(DATA FOR ANALYSIS Opens)

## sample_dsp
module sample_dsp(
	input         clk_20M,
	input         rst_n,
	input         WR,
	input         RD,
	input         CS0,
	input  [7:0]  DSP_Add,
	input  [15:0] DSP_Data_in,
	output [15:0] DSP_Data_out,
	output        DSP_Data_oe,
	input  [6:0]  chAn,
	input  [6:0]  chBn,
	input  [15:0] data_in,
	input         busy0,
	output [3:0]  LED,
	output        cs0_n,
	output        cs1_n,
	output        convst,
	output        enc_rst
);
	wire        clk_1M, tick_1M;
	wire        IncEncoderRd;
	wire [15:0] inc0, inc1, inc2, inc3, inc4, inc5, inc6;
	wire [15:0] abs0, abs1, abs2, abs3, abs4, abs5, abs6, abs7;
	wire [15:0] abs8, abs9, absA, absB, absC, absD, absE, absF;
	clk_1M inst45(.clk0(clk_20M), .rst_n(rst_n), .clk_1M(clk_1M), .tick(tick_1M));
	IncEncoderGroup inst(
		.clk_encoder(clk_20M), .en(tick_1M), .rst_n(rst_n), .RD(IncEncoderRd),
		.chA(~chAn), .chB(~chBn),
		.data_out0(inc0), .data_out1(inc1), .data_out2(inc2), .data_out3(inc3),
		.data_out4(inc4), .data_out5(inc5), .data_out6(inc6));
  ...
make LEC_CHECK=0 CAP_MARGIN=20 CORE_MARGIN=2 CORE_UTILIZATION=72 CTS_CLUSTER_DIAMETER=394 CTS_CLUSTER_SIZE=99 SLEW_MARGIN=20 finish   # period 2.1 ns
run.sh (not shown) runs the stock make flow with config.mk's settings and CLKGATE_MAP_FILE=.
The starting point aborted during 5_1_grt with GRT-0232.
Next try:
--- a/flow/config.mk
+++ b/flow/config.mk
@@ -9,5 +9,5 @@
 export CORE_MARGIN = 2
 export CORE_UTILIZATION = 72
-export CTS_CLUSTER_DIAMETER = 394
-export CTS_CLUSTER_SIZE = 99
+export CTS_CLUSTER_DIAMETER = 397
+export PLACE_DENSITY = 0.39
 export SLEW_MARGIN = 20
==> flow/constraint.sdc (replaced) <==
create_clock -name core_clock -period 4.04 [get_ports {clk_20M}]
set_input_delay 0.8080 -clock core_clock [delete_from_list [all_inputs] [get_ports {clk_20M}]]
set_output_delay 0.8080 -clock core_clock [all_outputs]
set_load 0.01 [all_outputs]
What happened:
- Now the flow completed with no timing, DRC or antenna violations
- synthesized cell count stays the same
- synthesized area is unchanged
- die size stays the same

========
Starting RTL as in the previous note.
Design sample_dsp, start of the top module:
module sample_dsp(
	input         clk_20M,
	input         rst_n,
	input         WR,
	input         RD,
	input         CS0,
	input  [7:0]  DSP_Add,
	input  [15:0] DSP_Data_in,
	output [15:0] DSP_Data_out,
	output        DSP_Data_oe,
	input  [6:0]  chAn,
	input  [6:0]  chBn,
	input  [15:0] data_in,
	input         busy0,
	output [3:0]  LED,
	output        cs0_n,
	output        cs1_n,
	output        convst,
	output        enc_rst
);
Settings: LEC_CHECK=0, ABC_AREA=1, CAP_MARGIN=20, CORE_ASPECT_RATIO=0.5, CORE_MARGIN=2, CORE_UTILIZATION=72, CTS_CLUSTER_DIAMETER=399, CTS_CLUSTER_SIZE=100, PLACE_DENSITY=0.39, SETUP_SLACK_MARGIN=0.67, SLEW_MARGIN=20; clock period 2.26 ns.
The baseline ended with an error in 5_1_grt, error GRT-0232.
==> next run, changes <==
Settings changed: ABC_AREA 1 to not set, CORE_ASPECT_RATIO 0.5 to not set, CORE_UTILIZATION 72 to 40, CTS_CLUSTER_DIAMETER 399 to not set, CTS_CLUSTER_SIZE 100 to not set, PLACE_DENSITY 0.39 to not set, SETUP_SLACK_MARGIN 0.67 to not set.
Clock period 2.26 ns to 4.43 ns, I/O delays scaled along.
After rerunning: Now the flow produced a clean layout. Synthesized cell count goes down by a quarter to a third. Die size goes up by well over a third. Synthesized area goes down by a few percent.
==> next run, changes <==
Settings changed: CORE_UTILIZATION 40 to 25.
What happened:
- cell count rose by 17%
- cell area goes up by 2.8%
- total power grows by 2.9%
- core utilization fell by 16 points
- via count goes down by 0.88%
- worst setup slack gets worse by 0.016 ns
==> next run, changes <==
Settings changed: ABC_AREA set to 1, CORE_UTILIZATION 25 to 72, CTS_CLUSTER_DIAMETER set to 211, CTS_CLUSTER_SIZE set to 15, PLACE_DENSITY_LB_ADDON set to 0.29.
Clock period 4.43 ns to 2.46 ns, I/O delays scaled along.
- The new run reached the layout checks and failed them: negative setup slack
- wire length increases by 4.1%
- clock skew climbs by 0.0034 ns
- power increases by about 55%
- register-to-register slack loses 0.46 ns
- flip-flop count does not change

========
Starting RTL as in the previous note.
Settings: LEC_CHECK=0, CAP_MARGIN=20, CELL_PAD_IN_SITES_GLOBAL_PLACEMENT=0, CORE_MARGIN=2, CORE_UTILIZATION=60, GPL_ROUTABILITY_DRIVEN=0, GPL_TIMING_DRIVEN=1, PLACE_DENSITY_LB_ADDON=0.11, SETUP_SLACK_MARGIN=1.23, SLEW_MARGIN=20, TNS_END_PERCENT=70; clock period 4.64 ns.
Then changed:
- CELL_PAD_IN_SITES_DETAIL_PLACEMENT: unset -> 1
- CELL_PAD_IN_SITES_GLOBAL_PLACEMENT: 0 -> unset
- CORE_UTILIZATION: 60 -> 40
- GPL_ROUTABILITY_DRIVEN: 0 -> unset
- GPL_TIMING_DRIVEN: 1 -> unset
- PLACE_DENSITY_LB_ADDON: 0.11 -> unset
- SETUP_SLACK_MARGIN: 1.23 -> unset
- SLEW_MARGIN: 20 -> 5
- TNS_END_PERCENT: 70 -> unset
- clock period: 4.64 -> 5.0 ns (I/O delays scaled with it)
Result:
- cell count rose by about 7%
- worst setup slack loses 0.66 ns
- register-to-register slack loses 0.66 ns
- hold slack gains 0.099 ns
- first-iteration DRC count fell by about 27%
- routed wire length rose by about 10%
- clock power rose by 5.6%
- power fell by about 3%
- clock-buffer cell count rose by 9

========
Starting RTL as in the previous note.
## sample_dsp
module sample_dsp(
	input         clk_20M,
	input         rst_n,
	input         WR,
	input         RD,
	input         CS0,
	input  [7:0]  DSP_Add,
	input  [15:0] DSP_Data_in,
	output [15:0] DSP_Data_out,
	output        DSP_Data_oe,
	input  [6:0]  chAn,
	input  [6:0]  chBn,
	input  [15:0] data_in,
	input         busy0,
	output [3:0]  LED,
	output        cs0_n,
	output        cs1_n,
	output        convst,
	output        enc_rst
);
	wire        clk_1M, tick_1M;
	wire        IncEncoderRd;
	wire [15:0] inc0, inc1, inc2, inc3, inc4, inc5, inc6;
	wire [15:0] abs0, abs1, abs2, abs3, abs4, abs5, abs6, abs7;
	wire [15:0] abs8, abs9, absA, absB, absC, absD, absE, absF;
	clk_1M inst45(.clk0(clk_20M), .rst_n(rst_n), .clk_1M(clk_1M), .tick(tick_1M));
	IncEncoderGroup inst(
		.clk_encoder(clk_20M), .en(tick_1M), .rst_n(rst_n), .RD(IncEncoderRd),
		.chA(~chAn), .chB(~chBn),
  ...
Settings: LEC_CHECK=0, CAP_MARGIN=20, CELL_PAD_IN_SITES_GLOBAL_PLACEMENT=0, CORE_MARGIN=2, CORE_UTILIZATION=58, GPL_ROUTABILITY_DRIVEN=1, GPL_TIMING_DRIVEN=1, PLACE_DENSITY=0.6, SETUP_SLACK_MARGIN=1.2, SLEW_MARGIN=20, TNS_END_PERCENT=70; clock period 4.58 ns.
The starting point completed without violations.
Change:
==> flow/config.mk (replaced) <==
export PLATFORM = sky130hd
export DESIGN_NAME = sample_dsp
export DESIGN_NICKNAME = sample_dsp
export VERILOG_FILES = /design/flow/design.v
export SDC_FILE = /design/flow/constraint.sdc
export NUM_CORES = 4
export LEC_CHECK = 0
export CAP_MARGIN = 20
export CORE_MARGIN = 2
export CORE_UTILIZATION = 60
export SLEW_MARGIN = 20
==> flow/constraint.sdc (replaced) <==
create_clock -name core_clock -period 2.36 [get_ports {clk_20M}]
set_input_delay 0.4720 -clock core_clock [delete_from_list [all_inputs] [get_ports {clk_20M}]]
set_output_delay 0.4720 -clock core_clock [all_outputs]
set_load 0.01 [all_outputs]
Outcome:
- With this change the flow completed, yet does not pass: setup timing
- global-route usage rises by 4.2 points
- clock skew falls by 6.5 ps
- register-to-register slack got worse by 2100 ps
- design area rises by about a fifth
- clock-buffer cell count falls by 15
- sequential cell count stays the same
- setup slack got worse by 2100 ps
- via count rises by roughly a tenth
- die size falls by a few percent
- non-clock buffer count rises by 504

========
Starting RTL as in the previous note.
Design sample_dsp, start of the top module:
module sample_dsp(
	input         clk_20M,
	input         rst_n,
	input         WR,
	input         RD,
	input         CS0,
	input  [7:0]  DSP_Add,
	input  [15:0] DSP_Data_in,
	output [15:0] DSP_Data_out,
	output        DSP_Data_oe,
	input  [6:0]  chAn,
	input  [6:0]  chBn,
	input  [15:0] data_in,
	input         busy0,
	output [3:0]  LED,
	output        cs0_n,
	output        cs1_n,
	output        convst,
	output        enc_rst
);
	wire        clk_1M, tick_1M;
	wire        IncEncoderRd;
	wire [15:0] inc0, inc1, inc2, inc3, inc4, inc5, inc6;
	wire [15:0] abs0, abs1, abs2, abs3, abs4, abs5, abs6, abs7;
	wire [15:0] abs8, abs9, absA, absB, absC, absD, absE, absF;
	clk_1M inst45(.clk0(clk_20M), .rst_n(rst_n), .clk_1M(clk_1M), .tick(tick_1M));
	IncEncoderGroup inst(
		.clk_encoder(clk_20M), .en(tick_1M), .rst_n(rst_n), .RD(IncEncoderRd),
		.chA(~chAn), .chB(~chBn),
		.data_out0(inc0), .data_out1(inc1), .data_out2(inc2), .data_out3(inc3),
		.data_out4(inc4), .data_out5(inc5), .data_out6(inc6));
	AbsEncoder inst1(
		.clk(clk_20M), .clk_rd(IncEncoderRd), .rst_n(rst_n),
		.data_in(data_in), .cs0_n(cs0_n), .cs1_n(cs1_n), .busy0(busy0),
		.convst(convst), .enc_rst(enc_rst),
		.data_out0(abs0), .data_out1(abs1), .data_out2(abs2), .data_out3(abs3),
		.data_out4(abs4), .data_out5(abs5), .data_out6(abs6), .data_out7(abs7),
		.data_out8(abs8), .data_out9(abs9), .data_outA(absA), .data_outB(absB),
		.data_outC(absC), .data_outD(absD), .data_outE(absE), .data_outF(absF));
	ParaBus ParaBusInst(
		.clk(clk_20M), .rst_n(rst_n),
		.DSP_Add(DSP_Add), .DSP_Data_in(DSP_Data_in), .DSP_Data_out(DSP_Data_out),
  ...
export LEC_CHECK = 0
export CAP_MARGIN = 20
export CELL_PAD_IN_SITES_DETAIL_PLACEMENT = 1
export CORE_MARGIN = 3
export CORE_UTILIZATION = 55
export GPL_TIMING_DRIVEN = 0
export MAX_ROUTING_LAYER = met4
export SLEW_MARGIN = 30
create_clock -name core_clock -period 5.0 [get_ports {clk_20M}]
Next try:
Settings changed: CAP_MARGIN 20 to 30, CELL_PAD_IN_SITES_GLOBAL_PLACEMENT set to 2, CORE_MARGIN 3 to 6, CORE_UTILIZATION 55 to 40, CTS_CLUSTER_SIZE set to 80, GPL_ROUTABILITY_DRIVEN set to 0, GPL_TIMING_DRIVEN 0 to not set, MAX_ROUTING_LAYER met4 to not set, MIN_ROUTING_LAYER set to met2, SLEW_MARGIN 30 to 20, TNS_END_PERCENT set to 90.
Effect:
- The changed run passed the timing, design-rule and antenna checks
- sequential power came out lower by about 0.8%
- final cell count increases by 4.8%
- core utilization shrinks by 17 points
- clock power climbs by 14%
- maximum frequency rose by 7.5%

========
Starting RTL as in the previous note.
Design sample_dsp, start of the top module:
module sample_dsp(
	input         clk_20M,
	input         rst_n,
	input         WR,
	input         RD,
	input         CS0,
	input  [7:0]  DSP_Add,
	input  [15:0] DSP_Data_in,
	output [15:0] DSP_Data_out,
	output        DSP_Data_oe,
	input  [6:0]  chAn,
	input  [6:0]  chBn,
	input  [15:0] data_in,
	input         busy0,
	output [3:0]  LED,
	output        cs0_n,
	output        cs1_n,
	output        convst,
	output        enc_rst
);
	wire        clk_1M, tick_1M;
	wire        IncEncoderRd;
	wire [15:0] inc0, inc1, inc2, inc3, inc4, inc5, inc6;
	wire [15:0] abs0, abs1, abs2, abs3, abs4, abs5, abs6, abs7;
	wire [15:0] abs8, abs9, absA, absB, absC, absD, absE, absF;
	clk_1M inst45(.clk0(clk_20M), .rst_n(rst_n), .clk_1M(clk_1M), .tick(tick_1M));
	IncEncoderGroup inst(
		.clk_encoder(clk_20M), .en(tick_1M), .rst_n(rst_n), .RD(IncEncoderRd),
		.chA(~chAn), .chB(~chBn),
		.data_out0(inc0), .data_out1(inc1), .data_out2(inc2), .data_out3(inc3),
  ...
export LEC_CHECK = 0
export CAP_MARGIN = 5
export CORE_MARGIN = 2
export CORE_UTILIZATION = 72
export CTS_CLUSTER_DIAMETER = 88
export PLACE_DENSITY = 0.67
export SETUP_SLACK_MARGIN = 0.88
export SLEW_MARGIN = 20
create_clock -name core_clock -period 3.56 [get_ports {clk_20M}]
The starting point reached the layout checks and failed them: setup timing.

(DATA FOR ANALYSIS Closes)

• TASK TO CARRY OUT:
Your answer must be a single number: the count of lines above that hold the word "down".

• EXERCISE RESULT:
2